China is depriving poor countries of badly-needed cash to fight Aids, malaria and tuberculosis by exploiting a loophole to drain an aid fund, a former official has complained.
The global fund was set up for rich countries to pool their donations in the fight against three of the world’s deadliest diseases Photo: ALAMY
Despite its $2.4 trillion of foreign reserves, China is the fourth-largest recipient of aid money, worth $1 billion (£640 million), from the Global Fund to Fight Aids, Tuberculosis and Malaria, behind Ethiopia, India and Tanzania.
The fund was set up eight years ago for rich countries to pool their donations in the fight against three of the world’s deadliest diseases. “We imagined the bulk of the money ending up in places like Lesotho, Haiti and Uganda, where these three diseases have reached crisis levels,” said Jack Chow, the lead US negotiator in the founding of the fund, to Foreign Policy magazine.
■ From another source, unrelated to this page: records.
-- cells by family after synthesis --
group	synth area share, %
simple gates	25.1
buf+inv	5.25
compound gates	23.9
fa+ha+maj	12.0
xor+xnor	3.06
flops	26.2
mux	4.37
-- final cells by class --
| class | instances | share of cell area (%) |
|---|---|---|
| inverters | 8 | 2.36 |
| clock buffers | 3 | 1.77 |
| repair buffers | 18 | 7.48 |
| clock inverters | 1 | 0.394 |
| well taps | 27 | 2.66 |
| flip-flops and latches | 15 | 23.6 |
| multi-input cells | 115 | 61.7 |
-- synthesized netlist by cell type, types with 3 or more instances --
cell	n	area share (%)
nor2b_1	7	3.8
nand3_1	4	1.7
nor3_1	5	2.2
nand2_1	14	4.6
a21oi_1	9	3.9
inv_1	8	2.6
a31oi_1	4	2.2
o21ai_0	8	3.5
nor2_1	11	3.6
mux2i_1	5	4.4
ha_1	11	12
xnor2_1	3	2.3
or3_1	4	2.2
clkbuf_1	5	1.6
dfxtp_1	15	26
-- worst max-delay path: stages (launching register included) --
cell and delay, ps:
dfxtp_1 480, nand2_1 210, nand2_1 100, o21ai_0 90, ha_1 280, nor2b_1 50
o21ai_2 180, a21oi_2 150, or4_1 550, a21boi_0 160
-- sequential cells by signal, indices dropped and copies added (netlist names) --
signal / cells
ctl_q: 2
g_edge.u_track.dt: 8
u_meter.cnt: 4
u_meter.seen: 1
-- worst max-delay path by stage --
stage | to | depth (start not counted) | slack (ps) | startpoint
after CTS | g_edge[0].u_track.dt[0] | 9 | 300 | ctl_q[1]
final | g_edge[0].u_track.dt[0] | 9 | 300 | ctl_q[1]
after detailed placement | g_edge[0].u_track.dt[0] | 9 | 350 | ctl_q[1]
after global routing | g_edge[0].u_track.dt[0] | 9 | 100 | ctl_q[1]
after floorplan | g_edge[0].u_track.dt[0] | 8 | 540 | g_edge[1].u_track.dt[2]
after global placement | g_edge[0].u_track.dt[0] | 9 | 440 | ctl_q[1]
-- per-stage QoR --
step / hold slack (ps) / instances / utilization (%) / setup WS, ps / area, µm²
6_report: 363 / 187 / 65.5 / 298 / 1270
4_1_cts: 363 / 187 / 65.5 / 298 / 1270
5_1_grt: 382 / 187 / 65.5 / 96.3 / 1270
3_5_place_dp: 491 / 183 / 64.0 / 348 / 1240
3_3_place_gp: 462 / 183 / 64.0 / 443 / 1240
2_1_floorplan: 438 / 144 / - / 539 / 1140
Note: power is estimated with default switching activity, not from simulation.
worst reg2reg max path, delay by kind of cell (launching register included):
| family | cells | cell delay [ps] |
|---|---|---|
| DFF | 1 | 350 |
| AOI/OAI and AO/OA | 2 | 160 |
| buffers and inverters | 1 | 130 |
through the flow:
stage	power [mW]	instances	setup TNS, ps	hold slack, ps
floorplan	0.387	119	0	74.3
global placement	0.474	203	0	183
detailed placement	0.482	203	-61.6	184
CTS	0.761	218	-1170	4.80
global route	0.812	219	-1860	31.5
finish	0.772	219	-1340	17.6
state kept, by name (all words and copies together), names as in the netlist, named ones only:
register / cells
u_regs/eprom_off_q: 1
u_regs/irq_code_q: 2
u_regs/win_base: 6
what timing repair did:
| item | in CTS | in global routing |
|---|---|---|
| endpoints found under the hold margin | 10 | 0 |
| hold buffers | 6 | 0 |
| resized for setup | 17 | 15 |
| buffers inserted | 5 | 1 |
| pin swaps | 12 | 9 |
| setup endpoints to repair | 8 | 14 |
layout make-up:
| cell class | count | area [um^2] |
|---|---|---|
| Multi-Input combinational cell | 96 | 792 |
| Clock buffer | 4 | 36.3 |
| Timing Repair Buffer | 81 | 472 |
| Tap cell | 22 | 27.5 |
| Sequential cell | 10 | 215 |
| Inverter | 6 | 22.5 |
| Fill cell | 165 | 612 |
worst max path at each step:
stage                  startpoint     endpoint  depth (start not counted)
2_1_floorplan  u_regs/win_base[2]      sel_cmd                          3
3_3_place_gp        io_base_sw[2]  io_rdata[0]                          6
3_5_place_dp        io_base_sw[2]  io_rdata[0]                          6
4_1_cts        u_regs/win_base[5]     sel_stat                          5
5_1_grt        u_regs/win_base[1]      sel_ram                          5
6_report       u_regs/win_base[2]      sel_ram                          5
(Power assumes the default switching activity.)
`src/rtl/spd_pkg.sv`:
```
package spd_pkg;

    typedef enum logic [1:0] {
        SEQ_IDLE  = 2'd0,
        SEQ_LATCH = 2'd1,
        SEQ_LOAD  = 2'd2
    } seq_state_e;

    typedef struct packed {
        logic incr;
        logic oot;
    } spd_flags_t;

    localparam spd_flags_t FLAGS_INIT = '{incr: 1'b1, oot: 1'b1};

endpackage

```
`src/rtl/spd_ring_edge.sv`:
```
module spd_ring_edge #(
    parameter int SYNC_STAGES = 2
) (
    input  logic clk_i,
    input  logic rst_ni,
    input  logic en_i,
    input  logic ring_i,
    output logic edge_o
);
    localparam int MSB = SYNC_STAGES - 1;

    typedef struct packed {
        logic [SYNC_STAGES-1:0] sync;
        logic                   prev;
        logic                   sq;
    } ring_q_t;

    ring_q_t ring_d, ring_q;
    logic    pulse_rise;

    always_comb begin
        ring_d      = ring_q;
        ring_d.sync = {ring_q.sync[MSB-1:0], ring_i};
        ring_d.prev = ring_q.sync[MSB];
        pulse_rise  = ring_q.sync[MSB] & ~ring_q.prev;
        if (pulse_rise) begin
            ring_d.sq = ~ring_q.sq;
        end
        if (!en_i) begin
            ring_d.sq = 1'b0;
        end
        edge_o = pulse_rise & ~ring_q.sq & en_i;
    end

    always_ff @(posedge clk_i or negedge rst_ni) begin
        if (!rst_ni) begin
            ring_q <= '0;
        end else begin
            ring_q <= ring_d;
        end
    end

    // a measurement start is never followed by another in the next cycle
    assert_edge_spacing_R1: assert property (@(posedge clk_i) disable iff (!rst_ni)
        edge_o |=> !edge_o);

endmodule

```
`src/rtl/spd_period_ctr.sv`:
```
module spd_period_ctr #(
    parameter int NOM_CNT   = 200,
    parameter int PURGE_CNT = 180
) (
    input  logic clk_i,
    input  logic rst_ni,
    input  logic en_i,
    input  logic tick_i,
    input  logic reload_i,
    input  logic purge_i,
    output logic slow_o,
    output logic band_o,
    output logic stall_o
);
    localparam int MAXC = (NOM_CNT > PURGE_CNT) ? NOM_CNT : PURGE_CNT;
    localparam int CW   = $clog2(MAXC + 1);
    localparam logic [CW-1:0] NOM_C       = CW'(NOM_CNT);
    localparam logic [CW-1:0] PURGE_C     = CW'(PURGE_CNT);
    localparam logic [CW-1:0] NOM_TOL_C   = CW'(NOM_CNT / 100);
    localparam logic [CW-1:0] PURGE_TOL_C = CW'(PURGE_CNT / 100);

    typedef struct packed {
        logic [CW-1:0] cnt;
        logic          brw;
        logic          tgt;
    } ctr_q_t;

    localparam ctr_q_t CTR_RST = '{cnt: NOM_C, brw: 1'b0, tgt: 1'b0};

    ctr_q_t        ctr_d, ctr_q;
    logic [CW-1:0] limit;
    logic [CW-1:0] tol;

    always_comb begin
        limit = ctr_q.tgt ? PURGE_C : NOM_C;
        tol   = ctr_q.tgt ? PURGE_TOL_C : NOM_TOL_C;
        ctr_d = ctr_q;
        if (!en_i || reload_i) begin
            ctr_d.cnt = purge_i ? PURGE_C : NOM_C;
            ctr_d.brw = 1'b0;
            ctr_d.tgt = purge_i;
        end else if (tick_i) begin
            if (!ctr_q.brw) begin
                if (ctr_q.cnt == '0) begin
                    ctr_d.brw = 1'b1;
                    ctr_d.cnt = CW'(1);
                end else begin
                    ctr_d.cnt = ctr_q.cnt - 1'b1;
                end
            end else if (ctr_q.cnt != limit) begin
                ctr_d.cnt = ctr_q.cnt + 1'b1;
            end
        end
        slow_o  = ctr_q.brw;
        band_o  = ctr_q.cnt > tol;
        stall_o = ctr_q.brw && (ctr_q.cnt == limit);
    end

    always_ff @(posedge clk_i or negedge rst_ni) begin
        if (!rst_ni) begin
            ctr_q <= CTR_RST;
        end else begin
            ctr_q <= ctr_d;
        end
    end

    // once saturated the count holds until the next reload
    assert_saturate_hold_R6: assert property (@(posedge clk_i) disable iff (!rst_ni)
        (stall_o && !reload_i && en_i) |=> $stable(ctr_q.cnt));

    // a reload under purge starts from the overspeed target
    assert_purge_preset_R4: assert property (@(posedge clk_i) disable iff (!rst_ni)
        (reload_i && purge_i && en_i) |=> (ctr_q.cnt == PURGE_C && !ctr_q.brw && ctr_q.tgt));

endmodule

```
`src/rtl/spd_seq.sv`:
```
module spd_seq
    import spd_pkg::*;
(
    input  logic       clk_i,
    input  logic       rst_ni,
    input  logic       en_i,
    input  logic       start_i,
    input  logic       tick_i,
    input  logic       edge_i,
    input  logic       slow_i,
    input  logic       band_i,
    input  logic       stall_i,
    output logic       reload_o,
    output spd_flags_t status_o
);
    typedef struct packed {
        seq_state_e st;
        logic       primed;
        spd_flags_t value;
        spd_flags_t status;
    } seq_q_t;

    localparam seq_q_t SEQ_RST = '{st: SEQ_IDLE, primed: 1'b0,
                                   value: FLAGS_INIT, status: FLAGS_INIT};

    seq_q_t seq_d, seq_q;

    always_comb begin
        seq_d    = seq_q;
        reload_o = 1'b0;
        case (seq_q.st)
            SEQ_IDLE: begin
                if (edge_i) seq_d.st = SEQ_LATCH;
            end
            SEQ_LATCH: begin
                if (tick_i) begin
                    if (seq_q.primed) begin
                        seq_d.value.incr = slow_i;
                        seq_d.value.oot  = band_i;
                    end
                    seq_d.st = SEQ_LOAD;
                end
            end
            SEQ_LOAD: begin
                if (tick_i) begin
                    reload_o     = 1'b1;
                    seq_d.primed = 1'b1;
                    seq_d.st     = SEQ_IDLE;
                end
            end
            default: seq_d.st = SEQ_IDLE;
        endcase
        if (stall_i) begin
            seq_d.status = FLAGS_INIT;
        end
        if (reload_o && seq_q.primed) begin
            seq_d.status = seq_q.value;
        end
        if (start_i) begin
            seq_d.status = FLAGS_INIT;
        end
        if (!en_i) begin
            seq_d    = SEQ_RST;
            reload_o = 1'b0;
        end
        status_o = seq_q.status;
    end

    always_ff @(posedge clk_i or negedge rst_ni) begin
        if (!rst_ni) begin
            seq_q <= SEQ_RST;
        end else begin
            seq_q <= seq_d;
        end
    end

    // status moves only on transfer, saturation, start or disable
    assert_status_hold_R11: assert property (@(posedge clk_i) disable iff (!rst_ni)
        (seq_q.status != $past(seq_q.status)) |->
            $past(reload_o || stall_i || start_i || !en_i));

    // start pulse initializes the status
    assert_start_init_R8: assert property (@(posedge clk_i) disable iff (!rst_ni)
        (start_i && en_i) |=> (seq_q.status == FLAGS_INIT));

    // disabled motor holds sequencer and status in reset
    assert_disable_reset_R9: assert property (@(posedge clk_i) disable iff (!rst_ni)
        !en_i |=> (seq_q.st == SEQ_IDLE && !seq_q.primed && seq_q.status == FLAGS_INIT));

endmodule

```
`src/rtl/spd_servo.sv`:
```
module spd_servo
    import spd_pkg::*;
#(
    parameter int NOM_CNT     = 200,
    parameter int PURGE_CNT   = 180,
    parameter int SYNC_STAGES = 2,
    parameter int TAP_COUNT   = 3
) (
    input  logic                         clk_i,
    input  logic                         rst_ni,
    input  logic                         ring_i,
    input  logic [TAP_COUNT-1:0]         ref_tick_i,
    input  logic [$clog2(TAP_COUNT)-1:0] tap_sel_i,
    input  logic                         purge_i,
    input  logic                         start_i,
    input  logic                         motor_en_i,
    input  logic                         ready_i,
    output logic                         incr_speed_o,
    output logic                         oot_o,
    output logic                         disk_err_o
);
    localparam int SELW = $clog2(TAP_COUNT);

    logic       tick;
    logic       edge_s;
    logic       reload;
    logic       slow;
    logic       band;
    logic       stall;
    spd_flags_t status;

    // tap choice, out-of-range selects fall back to the last tap
    always_comb begin
        tick = ref_tick_i[TAP_COUNT-1];
        for (int i = 0; i < TAP_COUNT; i++) begin
            if (tap_sel_i == SELW'(i)) tick = ref_tick_i[i];
        end
    end

    spd_ring_edge #(.SYNC_STAGES(SYNC_STAGES)) u_ring (
        .clk_i  (clk_i),
        .rst_ni (rst_ni),
        .en_i   (motor_en_i),
        .ring_i (ring_i),
        .edge_o (edge_s)
    );

    spd_period_ctr #(.NOM_CNT(NOM_CNT), .PURGE_CNT(PURGE_CNT)) u_ctr (
        .clk_i    (clk_i),
        .rst_ni   (rst_ni),
        .en_i     (motor_en_i),
        .tick_i   (tick),
        .reload_i (reload),
        .purge_i  (purge_i),
        .slow_o   (slow),
        .band_o   (band),
        .stall_o  (stall)
    );

    spd_seq u_seq (
        .clk_i    (clk_i),
        .rst_ni   (rst_ni),
        .en_i     (motor_en_i),
        .start_i  (start_i),
        .tick_i   (tick),
        .edge_i   (edge_s),
        .slow_i   (slow),
        .band_i   (band),
        .stall_i  (stall),
        .reload_o (reload),
        .status_o (status)
    );

    assign incr_speed_o = status.incr;
    assign oot_o        = status.oot;
    assign disk_err_o   = status.oot & ready_i;

endmodule

```
`config.mk`:
```
export PLATFORM = sky130hd
export DESIGN_NAME = spd_servo
export DESIGN_NICKNAME = d
export VERILOG_FILES = /design/src/rtl/spd_pkg.sv /design/src/rtl/spd_ring_edge.sv /design/src/rtl/spd_period_ctr.sv /design/src/rtl/spd_seq.sv /design/src/rtl/spd_servo.sv
export SDC_FILE = /design/constraint.sdc
export NUM_CORES = 1
export LEC_CHECK = 0
export CORE_MARGIN = 2
export CORE_UTILIZATION = 28
export CTS_CLUSTER_SIZE = 20
export DETAILED_ROUTE_END_ITERATION = 6
export GPL_TIMING_DRIVEN = 0
export PLACE_DENSITY = 0.56
export SLEW_MARGIN = 20
export SYNTH_ARGS = -nofsm -noshare
export SYNTH_HDL_FRONTEND = slang
export SYNTH_SLANG_ARGS = --single-unit
```
`constraint.sdc`:
```
create_clock -name clk_i -period 2.5 [get_ports clk_i]
set_input_delay 0.375 -clock clk_i [delete_from_list [all_inputs] [get_ports clk_i]]
set_output_delay 0.375 -clock clk_i [all_outputs]
set_load 0.02 [all_outputs]
```
==> results summary, run 1 <==
The run finished with clean final reports. In this run the tool buffered the top-level ports with 14 buffer cells. The net count of the finished layout came out at 185.

The number of different library cells in the post-synthesis netlist is between 50 and 60. The number of hold buffers added after CTS was 0. TritonCTS built the clock tree. The number of vias in the routed layout is 1,175. The design internal power is 0.655 mW. The number of setup buffers added after CTS is 0. The number of clock buffers inserted by TritonCTS is 3. The library cell contributing the largest single delay on the critical path is dfrtp_1. The area inside the core boundary came out at about 5100 um2. The buffer levels on the longest clock path came out at 2. STA classifies the critical path startpoint as a flop. The post-route DRC violation count came out at 0. The main flop type after synthesis is dfrtp_1. The path class of the lowest-slack min-delay path is primary input to asynchronous set/reset pin. The measured slew at the worst slew-check pin is a little over 0.5 ns. The total power density per cell area is 569 nW/um2. The fraction of the core area covered by cells at the end of the flow is 0.341.

The cell area after placement is ~1700 um2. The number of setup violations in the final report is 0. The vertical die dimension came out at 76.6 um. The critical path's largest stage delay is around 0.46 ns. The count of final hold-check violations was 0. After clock tree synthesis, the clock-pin slew on the worst setup and hold paths is about 0.080 ns. The overall die area came out at 5870 um2. The width of the chip came out at 76.6 um. Walking the worst path, the cells encountered are inv_1 > ha_1 > nor4b_2 > a21oi_1 > a32o_1 > nor2_1 > o221ai_1. The power dissipated by switching net loads came out at 0.337 mW.

Along the worst path, the maximum fanout reaches 6. The count of cells in the finished layout, fillers not included, comes to 237. The fmax is 470 MHz.

For this block, the initial DRC count from the detailed router was 73. The critical path data arrival time is 2.26 ns. In this run, synthesis produced a sequential element count of 21. The number of placed cells counting well taps came out at between 200 and 250. The total number of H-tree levels came out at 1.

The clock drives 21 sinks. Using the TritonRoute via totals, the vias-per-cell ratio works out to 4.96. For this block, the routed nets add up to approximately 3.3 mm of wire. The worst setup path is of the flop to flop kind. The worst setup path is captured at a flop.

The residual antenna-violating net count after detailed routing is 0. The average wire length per cell after detail routing is 13.7 um. The summed negative setup slack over all endpoints came out at 0 ns. The cell at the root of the clock tree is clkbuf_8.

The growth of design area from synthesis to finish is 18.2%. Setup repair after global routing left no endpoint under its margin. Synthesis produced a netlist whose cell count is between 100 and 150.

The first global-routing pass estimated about 5.8 mm of wire. The mapped cell area is between 1000 and 1500 um2. Across the run, the number of max-cap violations was 0.

Counting flops with an async set or reset pin after synthesis yields a share of 1.00. Synthesis produced a netlist with a net count of about 170. The yosys synthesis warning count came out at 0. The fraction of power consumed by combinational cells came out at 0.345. The setup skew after layout came out at between 0.001 and 0.0015 ns.

The placed wire-length estimate came out at between 2 and 2.5 mm. The leakage component of the power is 0.697 nW. The worst IR drop on VDD came out at slightly above 0.2 mV.

Of the total power, the share spent switching nets is 0.340. The global route total overflow came out at 0. For this configuration, the core starts out at a cell density of 0.289. The number of cells upsized or downsized after cts came out at 0. The number of antenna diodes in the final layout is 0. The number of global-route vias before repair is between 1k and 1.5k.

In this run, synthesis inferred 0 flip-flops with an integrated enable. The initial antenna violation count came out at 0. The number of ports placed on the die boundary is 15. The max-slew headroom at the worst pin is 0.658.

The site row count is 26. Entering global routing, the biggest net connects 22 pins. At the later pin of the worst-skew pair, clock insertion delay measures approximately 0.26 ns. The weighted congestion at the end of routability-driven global placement is ~0.86. Averaged over all synthesized cells, the footprint is between 9 and 10 um2. After routing the design area is 1740 um2. The data required time of the worst path came out at between 2 and 3 ns. The share of cells above drive strength 1 came out at 0.210.

The share of total power dissipated in sequential elements is 0.424. Dividing the final minimum period by the clock period gives 0.851. The final max-slew violation count is 0. For this run, the register share of the synthesized area comes to 0.362. The aggregate global-route resource usage came out at 0.123. The clock period could shrink to around 2.1 ns.

The iteration count of the initial detailed-routing pass is 4. The clock network fraction of design power is 0.231.
-- layout make-up --
| class | count | area [um2] |
|---|---|---|
| fill | 555 | 3360 |
| multi-input combinational | 115 | 871 |
| sequential | 21 | 534 |
| timing repair buffer | 14 | 135 |
| tap | 70 | 87.6 |
| clock buffer | 4 | 45.0 |
| buffer | 6 | 43.8 |
| inverter | 7 | 26.3 |
-- metrics by stage --
step	setup WS, ns	total power, mW	hold WS [ns]
final	0.373	0.992	0.0606
after global routing	0.167	1.07	0.0954
after CTS	0.392	1.00	0.356
after detailed placement	0.192	0.770	0.336
after global placement	0.179	0.770	0.334
after floorplan	0.736	0.680	0.0794
-- kinds of logic after synthesis --
family	count (synthesis)	synth area share
AND/OR/NAND/NOR	59	0.238
AO/OA/AOI/OAI	40	0.234
flip-flops	21	0.362
buffers and inverters	13	0.0475
multiplexers	6	0.0458
XOR/XNOR	5	0.0297
adder cells (fa/ha/maj)	5	0.0424
-- path summary, 6_finish.rpt --
| kind | start | endpoint | slack [ns] | cells past startpoint |
|---|---|---|---|---|
| max | u_ctr.ctr_q[2]$_DFFE_PN0P_ | u_ctr.ctr_q[6]$_DFFE_PN0P_ | 0.37 | 7 |
| max in group asynchronous | rst_ni | u_seq.seq_q[3]$_DFFE_PN1P_ | 2.09 | 1 |
| min in group clk_i | u_ring.ring_d[3]$_DFF_PN0_ | u_ring.ring_d[1]$_DFF_PN0_ | 0.36 | 0 |
| min | rst_ni | u_seq.seq_q[6]$_DFFE_PN0P_ | 0.06 | 1 |
| max reg2reg | u_ctr.ctr_q[2]$_DFFE_PN0P_ | u_ctr.ctr_q[6]$_DFFE_PN0P_ | 0.37 | 7 |
| min reg2reg | u_ring.ring_d[3]$_DFF_PN0_ | u_ring.ring_d[1]$_DFF_PN0_ | 0.36 | 0 |
-- power by group through the flow --
stage / clock [mW] / combinational, mW / sequential, mW
global route: 0.259 / 0.386 / 0.427
CTS: 0.239 / 0.346 / 0.420
floorplan: 0 / 0.266 / 0.415
finish: 0.229 / 0.343 / 0.420
global placement: 0 / 0.343 / 0.426
detailed placement: 0 / 0.345 / 0.426
-- layer usage --
metal  routed length, um  global-route usage  vias to the layer above
met5                   0                   0                        -
met4                  23              0.0273                        0
met3                 173              0.0332                        2
met2                1400               0.193                       22
met1                1650               0.168                      569
li1                    -                   -                      582
-- registers in the layout, summed over array words and instances, names as in the netlist --
name            count
u_seq.status_o      2
u_ctr.slow_o        1
u_seq.seq_q         5
u_ring.ring_d       2
u_ring.ring_q       2
u_ctr.ctr_q         9
-- cells in the mapped netlist, types with 3 or more instances --
cell | n | area share
nor2_1 | 10 | 0.025
nand2b_1 | 3 | 0.013
xnor2_1 | 4 | 0.024
and2_1 | 4 | 0.017
nor2b_1 | 4 | 0.017
a21oi_1 | 6 | 0.020
nand3_1 | 7 | 0.024
dfstp_2 | 7 | 0.12
o21ai_1 | 3 | 0.010
nand2_1 | 12 | 0.031
mux2i_1 | 3 | 0.020
inv_1 | 7 | 0.018
ha_1 | 5 | 0.042
and3b_1 | 3 | 0.018
dfrtp_1 | 14 | 0.24
o21ai_0 | 6 | 0.020
-- worst max-delay path, delay by kind of cell (launching register included) --
family                   cells  cell delay, ns
adder cells (fa/ha/maj)      1            0.27
buffers and inverters        1            0.21
AND/OR/NAND/NOR              2            0.41
flip-flops                   1            0.46
AO/OA/AOI/OAI                3            0.65
-- placed cells by master, fill, tap and decap left out, types with 5 or more instances in the layout --
cell and instances:
nand3_1 7, inv_1 7, ha_1 5, dfrtp_1 14, nand2_1 12, o21ai_0 6, dfstp_2 7, clkdlybuf4s50_1 13
nor2_1 10, a21oi_1 6
No activity file was read; power rests on OpenSTA's default activity.
==> run 2, diff against run 1 <==
Settings changed: ABC_AREA set to 1, CORE_MARGIN 2 to not set.
==> run 2 against run 1 <==
Compared with the run above: die area shrank 7.9%; area after synthesis fell by 3.0%; synthesized cell count rose by 42%; clock-buffer cell count is 1 lower; critical path type is now primary input to primary output.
Instead, he said, China had systematically exploited the set-up of the fund in order to win more aid grants than 29 African countries. “China has aggressively pursued Global Fund grants and has continued to win significant amounts with every passing year,” he said, adding: “Any grants that China wins reduce the remaining money available for all eligible countries.”
Despite recently becoming the world’s second-largest economy, and announcing more than $125 billion in new health spending for the countryside last year, China still receives three times as much to fight Aids and malaria than South Africa, one of the worst-afflicted countries.
“China has won malaria grant money totalling $149 million in a country where only 38 deaths from the illness were reported last year,” said Mr Chow. “That is more money than the Democratic Republic of Congo, which reported nearly 25,000 malaria deaths in the same period.” Continue reading »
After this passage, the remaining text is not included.